Domingos and Richardson [3] took the IM model as an optimization problem according to market promotion principles, used the evolutionary algorithm (EA) for processing, and obtained satisfactory results. Kempe et al. [12] demonstrated that the IM problem is an NP-hard problem and the KK-greedy algorithm is an excellent optimization method, which can obtain an optimal solution similar to (1–1/e). Specifically, the independent cascade (IC) model [13] and the weighted connection (WC) model used this greedy algorithm to determine the initial seed node set [12, 14]. Through a set of experiments, the greedy algorithm showed a significant improvement in terms of solution accuracy compared with the degree-based heuristic algorithm. However, the KK-greedy algorithm is rather computation-expensive, requiring many simulations for computing in each round. Accordingly, it is inefficient to deal with large-scale social network scenarios, where millions or even billions of online nodes and interconnections are involved. Recently, many studies have made many efforts to reduce the computational cost of the target social network. Leskovec et al. [15] employed the greedy method’s submodularity to propose a cost-effective delayed forward strategy (CELF). Using this strategy, the calculation time of the CELF algorithm can be a hundred times faster than the previous greedy algorithm. Goyal et al. [5] proposed a new CELF++ algorithm based on CELF, which is 35%∼55% faster than CELF. After that, some heuristic algorithms were improved and used to find a seed set of size k that can influence other seeds in a specific social network propagation mode. However, these algorithms still face several challenges. They are still inefficient in approximating the influence spread.
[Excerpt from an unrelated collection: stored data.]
--- config.mk ---
export PLATFORM = sky130hd
export DESIGN_NAME = ml_conv_engine_mc_flat
export DESIGN_NICKNAME = d
export VERILOG_FILES = /design/src/rtl/ml_acc_pkg.sv /design/src/rtl/ml_conv_engine_mc_if.sv /design/src/rtl/ml_mac_pipe.sv /design/src/rtl/ml_conv_engine_mc.sv /design/src/flat_wrapper.sv
export SDC_FILE = /design/constraint.sdc
export NUM_CORES = 2
export LEC_CHECK = 0
export ABC_AREA = 1
export BUFFER_PORTS_ARGS = -buffer_cell sky130_fd_sc_hd__clkbuf_2
export CORE_MARGIN = 5
export CORE_UTILIZATION = 35
export CTS_BUF_LIST = sky130_fd_sc_hd__clkbuf_2
export CTS_CLUSTER_SIZE = 8
export DETAILED_ROUTE_END_ITERATION = 7
export SLEW_MARGIN = 0
export SYNTH_ARGS = -nofsm -noshare
export SYNTH_HDL_FRONTEND = slang
export SYNTH_SLANG_ARGS = --single-unit
--- constraint.sdc ---
create_clock -name ACLK -period 20.7 [get_ports ACLK]
set_input_delay 2.07 -clock ACLK [delete_from_list [all_inputs] [get_ports ACLK]]
set_output_delay 2.07 -clock ACLK [all_outputs]
set_load 0.01 [all_outputs]
--- src/rtl/ml_acc_pkg.sv ---
// Shared constants, FSM state codes and the saturation helper for the ml_acc engines.
package ml_acc_pkg;

  typedef logic [2:0] state_t;

  localparam state_t ST_IDLE  = 3'd0;
  localparam state_t ST_CHECK = 3'd1;
  localparam state_t ST_READ  = 3'd2;
  localparam state_t ST_DRAIN = 3'd3;
  localparam state_t ST_WRITE = 3'd4;
  localparam state_t ST_FIN   = 3'd5;

  localparam logic [15:0] STATUS_MAGIC = 16'hD00D;
  localparam int BRAM_RD_LAT = 1;
  // Product register plus the BRAM return stage must both empty before WRITE.
  localparam int DRAIN_CYC   = BRAM_RD_LAT + 1;
  localparam int SAT_W       = 128;

  // Clamp a signed value into the range of a w-bit signed number.
  function automatic logic signed [SAT_W-1:0] saturate(input logic signed [SAT_W-1:0] v,
                                                       input int unsigned w);
    logic [SAT_W-1:0] one;
    logic signed [SAT_W-1:0] hi;
    logic signed [SAT_W-1:0] lo;
    one    = '0;
    one[0] = 1'b1;
    hi     = (one << (w - 1)) - one;
    lo     = ~hi;
    if (v > hi)      saturate = hi;
    else if (v < lo) saturate = lo;
    else             saturate = v;
  endfunction

endpackage

--- src/rtl/ml_conv_engine_mc_if.sv ---
// BRAM-side bus of the conv engine: weight/input read ports and the OutAct write port.
interface ml_conv_engine_mc_if #(
  parameter int DATA_W = 32,
  parameter int ADDR_W = 12
);
  logic [ADDR_W-1:0] w_addr;
  logic              w_en;
  logic [DATA_W-1:0] w_dout;
  logic [ADDR_W-1:0] x_addr;
  logic              x_en;
  logic [DATA_W-1:0] x_dout;
  logic [ADDR_W-1:0] o_addr;
  logic              o_we;
  logic [DATA_W-1:0] o_din;

  // No backpressure: reads return data one cycle after *_en, writes land on the o_we cycle.
  modport master (output w_addr, w_en, x_addr, x_en, o_addr, o_we, o_din,
                  input  w_dout, x_dout);
  modport slave  (input  w_addr, w_en, x_addr, x_en, o_addr, o_we, o_din,
                  output w_dout, x_dout);
endinterface

--- src/rtl/ml_mac_pipe.sv ---
// Multiply stage and accumulator of the conv engine; clear has priority over accumulate.
module ml_mac_pipe #(
  parameter int DATA_W = 32,
  parameter int ACC_W  = 70
) (
  input  logic                     clk,
  input  logic                     rst,
  input  logic                     clear,
  input  logic                     in_valid,
  input  logic signed [DATA_W-1:0] a,
  input  logic signed [DATA_W-1:0] b,
  output logic signed [ACC_W-1:0]  acc
);

  logic signed [2*DATA_W-1:0] a_x;
  logic signed [2*DATA_W-1:0] b_x;
  logic signed [2*DATA_W-1:0] prod;
  logic                       prod_vld;

  always_comb begin
    a_x = {{DATA_W{a[DATA_W-1]}}, a};
    b_x = {{DATA_W{b[DATA_W-1]}}, b};
  end

  always_ff @(posedge clk) begin
    if (rst) begin
      prod     <= '0;
      prod_vld <= 1'b0;
      acc      <= '0;
    end else begin
      prod_vld <= in_valid;
      if (in_valid) prod <= a_x * b_x;
      if (clear)         acc <= '0;
      else if (prod_vld) acc <= acc + {{(ACC_W-2*DATA_W){prod[2*DATA_W-1]}}, prod};
    end
  end

endmodule

--- src/rtl/ml_conv_engine_mc.sv ---
// Multi-channel dot-product engine: per channel, stream len taps through the MAC,
// then shift/saturate/ReLU the accumulator into one OutAct word.
module ml_conv_engine_mc
  import ml_acc_pkg::*;
#(
  parameter int DATA_W  = 32,
  parameter int MAX_LEN = 64,
  parameter int MAX_CH  = 16,
  parameter int ADDR_W  = 12,
  parameter int ACC_W   = 2*DATA_W + $clog2(MAX_LEN),
  parameter int LEN_W   = $clog2(MAX_LEN+1),
  parameter int CH_W    = $clog2(MAX_CH+1)
) (
  input  logic             ACLK,
  input  logic             ARESET,
  input  logic             start,
  input  logic [LEN_W-1:0] cfg_len,
  input  logic [CH_W-1:0]  cfg_num_ch,
  input  logic [5:0]       cfg_shift,
  input  logic             cfg_relu,
  ml_conv_engine_mc_if.master bram,
  output logic             busy,
  output logic             done,
  output logic [31:0]      status,
  output state_t           dbg_state
);

  state_t            state;
  logic [LEN_W-1:0]  len_q;
  logic [CH_W-1:0]   nch_q;
  logic [5:0]        shift_q;
  logic              relu_q;
  logic [LEN_W-1:0]  k;
  logic [CH_W-1:0]   ch;
  logic [ADDR_W-1:0] base;
  logic              cfg_err;
  logic              done_sticky;
  logic              rd_vld;
  logic              cfg_bad;

  logic signed [ACC_W-1:0]  acc;
  logic signed [ACC_W-1:0]  shifted;
  logic signed [SAT_W-1:0]  sat;
  logic        [DATA_W-1:0] result;

  assign cfg_bad = (len_q == '0) || (32'(len_q) > MAX_LEN) ||
                   (nch_q == '0) || (32'(nch_q) > MAX_CH);

  always_ff @(posedge ACLK) begin
    if (ARESET) begin
      state       <= ST_IDLE;
      len_q       <= '0;
      nch_q       <= '0;
      shift_q     <= '0;
      relu_q      <= 1'b0;
      k           <= '0;
      ch          <= '0;
      base        <= '0;
      cfg_err     <= 1'b0;
      done_sticky <= 1'b0;
      rd_vld      <= 1'b0;
    end else begin
      rd_vld <= (state == ST_READ);
      case (state)
        ST_IDLE: if (start) begin
          len_q   <= cfg_len;
          nch_q   <= cfg_num_ch;
          shift_q <= cfg_shift;
          relu_q  <= cfg_relu;
          state   <= ST_CHECK;
        end
        ST_CHECK: begin
          k    <= '0;
          ch   <= '0;
          base <= '0;
          if (cfg_bad) begin
            cfg_err <= 1'b1;
            state   <= ST_FIN;
          end else begin
            cfg_err     <= 1'b0;
            done_sticky <= 1'b0;
            state       <= ST_READ;
          end
        end
        ST_READ: begin
          if (k == len_q - LEN_W'(1)) begin
            k     <= '0;
            state <= ST_DRAIN;
          end else begin
            k <= k + LEN_W'(1);
          end
        end
        // k doubles as the drain cycle counter.
        ST_DRAIN: begin
          if (k == LEN_W'(DRAIN_CYC-1)) begin
            k     <= '0;
            state <= ST_WRITE;
          end else begin
            k <= k + LEN_W'(1);
          end
        end
        ST_WRITE: begin
          ch    <= ch + CH_W'(1);
          base  <= base + ADDR_W'(len_q);
          state <= ((ch + CH_W'(1)) < nch_q) ? ST_READ : ST_FIN;
        end
        ST_FIN: begin
          done_sticky <= 1'b1;
          state       <= ST_IDLE;
        end
        default: state <= ST_IDLE;
      endcase
    end
  end

  ml_mac_pipe #(.DATA_W(DATA_W), .ACC_W(ACC_W)) u_mac (
    .clk      (ACLK),
    .rst      (ARESET),
    .clear    ((state == ST_READ) && (k == '0)),
    .in_valid (rd_vld),
    .a        (bram.x_dout),
    .b        (bram.w_dout),
    .acc      (acc)
  );

  always_comb begin
    shifted = acc >>> shift_q;
    sat     = saturate({{(SAT_W-ACC_W){shifted[ACC_W-1]}}, shifted}, DATA_W);
    result  = sat[DATA_W-1:0];
    if (relu_q && result[DATA_W-1]) result = '0;
  end

  always_comb begin
    bram.x_en   = (state == ST_READ);
    bram.w_en   = (state == ST_READ);
    bram.x_addr = bram.x_en ? ADDR_W'(k) : '0;
    bram.w_addr = bram.w_en ? base + ADDR_W'(k) : '0;
    bram.o_we   = (state == ST_WRITE);
    bram.o_addr = bram.o_we ? ADDR_W'(ch) : '0;
    bram.o_din  = bram.o_we ? result : '0;
  end

  assign busy      = (state != ST_IDLE);
  assign done      = (state == ST_FIN);
  assign status    = {STATUS_MAGIC, 8'(ch), 5'b0, cfg_err, done_sticky, busy};
  assign dbg_state = state;

endmodule

--- src/flat_wrapper.sv ---
// flat-port wrapper written by rule: the top's interface ports become plain ports
module ml_conv_engine_mc_flat import ml_acc_pkg::*;
#(
  parameter int DATA_W  = 32,
  parameter int MAX_LEN = 64,
  parameter int MAX_CH  = 16,
  parameter int ADDR_W  = 12,
  parameter int ACC_W   = 2*DATA_W + $clog2(MAX_LEN),
  parameter int LEN_W   = $clog2(MAX_LEN+1),
  parameter int CH_W    = $clog2(MAX_CH+1)
)
  (ACLK, ARESET, start, cfg_len, cfg_num_ch, cfg_shift, cfg_relu, busy, done, status, dbg_state, bram_w_addr, bram_w_en, bram_x_addr, bram_x_en, bram_o_addr, bram_o_we, bram_o_din, bram_w_dout, bram_x_dout);
  ml_conv_engine_mc_if #(.DATA_W(DATA_W), .ADDR_W(ADDR_W)) bram_i ();
  input  logic ACLK;
  input  logic ARESET;
  input  logic start;
  input  logic [LEN_W-1:0] cfg_len;
  input  logic [CH_W-1:0] cfg_num_ch;
  input  logic [5:0] cfg_shift;
  input  logic cfg_relu;
  output logic busy;
  output logic done;
  output logic [31:0] status;
  output state_t dbg_state;
  output wire logic [$bits(bram_i.w_addr)-1:0] bram_w_addr;
  output wire logic [$bits(bram_i.w_en)-1:0] bram_w_en;
  output wire logic [$bits(bram_i.x_addr)-1:0] bram_x_addr;
  output wire logic [$bits(bram_i.x_en)-1:0] bram_x_en;
  output wire logic [$bits(bram_i.o_addr)-1:0] bram_o_addr;
  output wire logic [$bits(bram_i.o_we)-1:0] bram_o_we;
  output wire logic [$bits(bram_i.o_din)-1:0] bram_o_din;
  input wire logic [$bits(bram_i.w_dout)-1:0] bram_w_dout;
  input wire logic [$bits(bram_i.x_dout)-1:0] bram_x_dout;
  assign bram_w_addr = bram_i.w_addr;
  assign bram_w_en = bram_i.w_en;
  assign bram_x_addr = bram_i.x_addr;
  assign bram_x_en = bram_i.x_en;
  assign bram_o_addr = bram_i.o_addr;
  assign bram_o_we = bram_i.o_we;
  assign bram_o_din = bram_i.o_din;
  assign bram_i.w_dout = bram_w_dout;
  assign bram_i.x_dout = bram_x_dout;
  ml_conv_engine_mc #(.DATA_W(DATA_W), .MAX_LEN(MAX_LEN), .MAX_CH(MAX_CH), .ADDR_W(ADDR_W), .ACC_W(ACC_W), .LEN_W(LEN_W), .CH_W(CH_W)) u_core (.ACLK(ACLK), .ARESET(ARESET), .start(start), .cfg_len(cfg_len), .cfg_num_ch(cfg_num_ch), .cfg_shift(cfg_shift), .cfg_relu(cfg_relu), .bram(bram_i), .busy(busy), .done(done), .status(status), .dbg_state(dbg_state));
endmodule
# Yosys cells after proc, flatten, opt, wreduce, memory -nomap -nowiden

Index checks and enable logic that the tools add are counted.

Add/sub/neg operators: 6
$mul: 1
Magnitude comparators: 5
Eq/ne operators: 11
Shifts and indexed selects: 1
Multiplexer cells: 21
Reduce and logical (&&, ||, !) cells: 17

Operator list:

| cell                                                 | number |
|---|---|
| two-way mux 32 bit                                   | 4 |
| adder 70 bit                                         | 1 |
| > comparator 70 x 32 -> 1 bit, second input constant | 1 |
| < comparator 70 x 32 -> 1 bit, second input constant | 1 |
| >>> shifter 70 x 6 -> 70 bit                         | 1 |
| multiplier 32 x 32 -> 64 bit                         | 1 |
| adder 12 x 7 -> 12 bit                               | 2 |
| case mux 12 bit (2 select lines)                     | 1 |
| two-way mux 7 bit                                    | 3 |
| case mux 7 bit (3 select lines)                      | 1 |
| two-way mux 3 bit                                    | 5 |
| case mux 3 bit (5 select lines)                      | 1 |
| zero test 7 bit                                      | 2 |
| two-way mux 12 bit                                   | 1 |
| case mux 5 bit (2 select lines)                      | 1 |
| adder 7 x 1 -> 7 bit, second input constant          | 1 |
| equality test 7 x 1 -> 1 bit, second input constant  | 1 |
| equality test 7 bit                                  | 1 |
| > comparator 7 bit, second input constant            | 1 |
| subtractor 7 x 1 -> 7 bit, second input constant     | 1 |
| equality test 3 x 2 -> 1 bit, second input constant  | 2 |
| equality test 3 bit, second input constant           | 2 |
| nonzero test 3 bit                                   | 2 |
| adder 5 x 1 -> 5 bit, second input constant          | 1 |
| other kinds (16)                                     | 24 |

Flip-flop bits (word level): 184
Input bits: 86
Output and inout port bits: 108
Word-level logic and storage cells: 76

# Longest topological paths before layout

Depth after elaboration: 7
Depth in mapped cells: 34
Gate-level depth less buffers: 33

# Cells and area by module

Synthesis repeated with hierarchy kept, for this count alone.

Cell total of the unflattened synthesis: 8,170
Area, all modules: 57,131.0 um2

Modules (own cells, without submodules):

| module            | times used | cells an instance | area each (um2) | sequential area each (um2) |
|---|---|---|---|---|
| ml_mac_pipe       | 1          | 6,631             | 48,748.0        | 2,702.6 |
| ml_conv_engine_mc | 1          | 1,539             | 8,383.0         | 980.9 |

# Worst setup path after synthesis

OpenSTA, ideal clock, no wires.

Path type: input -> register
Start: in bram_x_dout[31]
End: reg u_core.u_mac.prod[61]
Setup time: 0.115 ns
Data arrival time: 8.908 ns
Data required time: 20.585 ns
Setup slack: 11.676 ns
Stages: 26
Buffers on the path: 1
Cells stage by stage: clkbuf_1 -> nand2_1 -> inv_1 -> fa_1 -> inv_1 -> fa_1 -> inv_1 -> fa_1 -> fa_1 -> inv_1 -> fa_1 -> inv_1 -> fa_1 -> inv_1 -> fa_1 -> inv_1 -> fa_1 -> ha_1 -> a21oi_1 -> inv_1 -> a21oi_1 -> o21ai_0 -> a221oi_1 -> a21oi_1 -> o21ai_0 -> inv_1

Longest elaborated chain between the ends: 1

Ends and longest elaborated chain:

| element                      | RTL line           | RTL |
|---|---|---|
| start, declared              | flat_wrapper.sv:33 | `input wire logic [$bits(bram_i.x_dout)-1:0] bram_x_dout;` |
| multiplier 32 x 32 -> 64 bit | ml_mac_pipe.sv:32  | `if (in_valid) prod <= a_x * b_x;` |
| end signal, assigned         | ml_mac_pipe.sv:32  |  |
| end, declared                | ml_mac_pipe.sv:17  | `logic signed [2*DATA_W-1:0] prod;` |

Every way passes these cells.
A chain may end at the register's enable or synchronous reset.

# Final worst setup path

Start: in bram_w_dout[5]
End: reg u_core.u_mac.prod[55]

Longest elaborated chain between the ends: 1

Ends and longest elaborated chain:

| element                      | RTL line           | RTL |
|---|---|---|
| start, declared              | flat_wrapper.sv:32 | `input wire logic [$bits(bram_i.w_dout)-1:0] bram_w_dout;` |
| multiplier 32 x 32 -> 64 bit | ml_mac_pipe.sv:32  |  |

Every way passes these cells.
As a promising bioinspired computation paradigm, the evolutionary algorithms (EAs) [1621] have shown a significant potential to solve various complex IM problems. EAs are widely used in many practical application problems [2227]. Among those, the bacterial foraging optimizer (BFO) [19, 28] is a relatively new population-based optimization paradigm due to its fast convergence and strong robustness. Recent computation results have verified the superior performance of BFO paradigms in solving various complex real-world practical applications [2932] because the BFO algorithm can carry out parallel search and can be easy to jump out of the local optimal solution. BFO algorithm and its variants [32, 33] have shown powerful ability in solving complex (binary multimodal) optimization problems with high dimensionality and large-sized data sets than some previous intelligence algorithms. The IM problem in the social network is an NP-hard problem, and most social network instances are large-sized graph structures with a large number of discrete data interrelated. Therefore, the NDBFO algorithm proposed by adding a new discrete strategy and grid strategy has strong performance when dealing with IM problems.
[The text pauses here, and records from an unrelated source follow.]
$ cat src/rtl/vga_sync_gen.sv
// Raster timing generator: pixel coordinates, syncs, active flag and frame strobe.
// Optional 8-bit frame counter port enabled by defining VGA_SYNC_FRAME_CNT_EN.
module vga_sync_gen #(
  parameter int unsigned H_ACTIVE = 800,
  parameter int unsigned H_FP     = 40,
  parameter int unsigned H_SYNC   = 128,
  parameter int unsigned H_BP     = 88,
  parameter int unsigned V_ACTIVE = 600,
  parameter int unsigned V_FP     = 1,
  parameter int unsigned V_SYNC   = 4,
  parameter int unsigned V_BP     = 23,
  parameter logic        HS_POL   = 1'b1,
  parameter logic        VS_POL   = 1'b1
) (
  input  logic        clk,
  input  logic        rst_n,
  input  logic        pix_en,
  output logic [10:0] hcount,
  output logic [9:0]  vcount,
  output logic        hsync,
  output logic        vsync,
  output logic        active,
  output logic        frame_start
`ifdef VGA_SYNC_FRAME_CNT_EN
  ,
  output logic [7:0]  frame_cnt
`endif
);

  localparam int unsigned H_TOTAL = H_ACTIVE + H_FP + H_SYNC + H_BP;
  localparam int unsigned V_TOTAL = V_ACTIVE + V_FP + V_SYNC + V_BP;

  localparam logic [10:0] H_LAST = 11'(H_TOTAL - 1);
  localparam logic [9:0]  V_LAST = 10'(V_TOTAL - 1);

  // One extra bit so a window ending exactly at 2048/1024 does not truncate.
  localparam logic [11:0] H_VIS      = 12'(H_ACTIVE);
  localparam logic [11:0] HS_START   = 12'(H_ACTIVE + H_FP);
  localparam logic [11:0] HS_END     = 12'(H_ACTIVE + H_FP + H_SYNC);
  localparam logic [10:0] V_VIS      = 11'(V_ACTIVE);
  localparam logic [10:0] VS_START   = 11'(V_ACTIVE + V_FP);
  localparam logic [10:0] VS_END     = 11'(V_ACTIVE + V_FP + V_SYNC);

  logic        h_wrap;
  logic        v_wrap;
  logic [10:0] h_next;
  logic [9:0]  v_next;
  logic [11:0] h_ext;
  logic [10:0] v_ext;
  logic        hs_next;
  logic        vs_next;
  logic        act_next;
  logic        fs_next;

  // Decode works on the post-increment counts so the registered flags line up with them.
  always_comb begin
    h_wrap   = (hcount == H_LAST);
    v_wrap   = (vcount == V_LAST);
    h_next   = h_wrap ? '0 : hcount + 11'd1;
    v_next   = vcount;
    if (h_wrap) begin
      v_next = v_wrap ? '0 : vcount + 10'd1;
    end
    h_ext    = {1'b0, h_next};
    v_ext    = {1'b0, v_next};
    hs_next  = ((h_ext >= HS_START) && (h_ext < HS_END)) ? HS_POL : ~HS_POL;
    vs_next  = ((v_ext >= VS_START) && (v_ext < VS_END)) ? VS_POL : ~VS_POL;
    act_next = (h_ext < H_VIS) && (v_ext < V_VIS);
    fs_next  = h_wrap && v_wrap;
  end

  always_ff @(posedge clk or negedge rst_n) begin
    if (!rst_n) begin
      hcount      <= H_LAST;
      vcount      <= V_LAST;
      hsync       <= ~HS_POL;
      vsync       <= ~VS_POL;
      active      <= 1'b0;
      frame_start <= 1'b0;
    end else if (pix_en) begin
      hcount      <= h_next;
      vcount      <= v_next;
      hsync       <= hs_next;
      vsync       <= vs_next;
      active      <= act_next;
      frame_start <= fs_next;
    end else begin
      frame_start <= 1'b0;
    end
  end

`ifdef VGA_SYNC_FRAME_CNT_EN
  always_ff @(posedge clk or negedge rst_n) begin
    if (!rst_n) begin
      frame_cnt <= '0;
    end else if (pix_en && fs_next) begin
      frame_cnt <= frame_cnt + 8'd1;
    end
  end
`endif

endmodule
In this paper, based on the complete-three-layer-influence (CTLI) evaluation model proposed in our previous work [32], a new discrete grid-based BFO is proposed to deal with the complex IM problem of the social network. This algorithm’s basic idea is to integrate the grid-based search strategy into the reproduction operation and incorporate the direction-adjustment strategy into the chemotaxis operation. The new strategy can enhance the algorithm’s development and exploration search capabilities on IM problems. The contribution of our algorithm is as follows:(1)Aiming at the complex CTLI problem, a new discrete grid-based bacterial foraging optimization algorithm (NDBFO) is proposed to approximate the propagation range of nodes in the IC model. In this algorithm, the reproduction operation is enhanced by an improved grid-based strategy. The direction-adjustment strategy improves the chemotaxis operation to deal with discrete variables. Compared with the classic BFO algorithm, the NDBFO algorithm can deal with complex discrete problems and has better search performance.(2)The effectiveness and efficiency of the NDBFO algorithm in terms of search accuracy and computational efficiency are verified through experiments.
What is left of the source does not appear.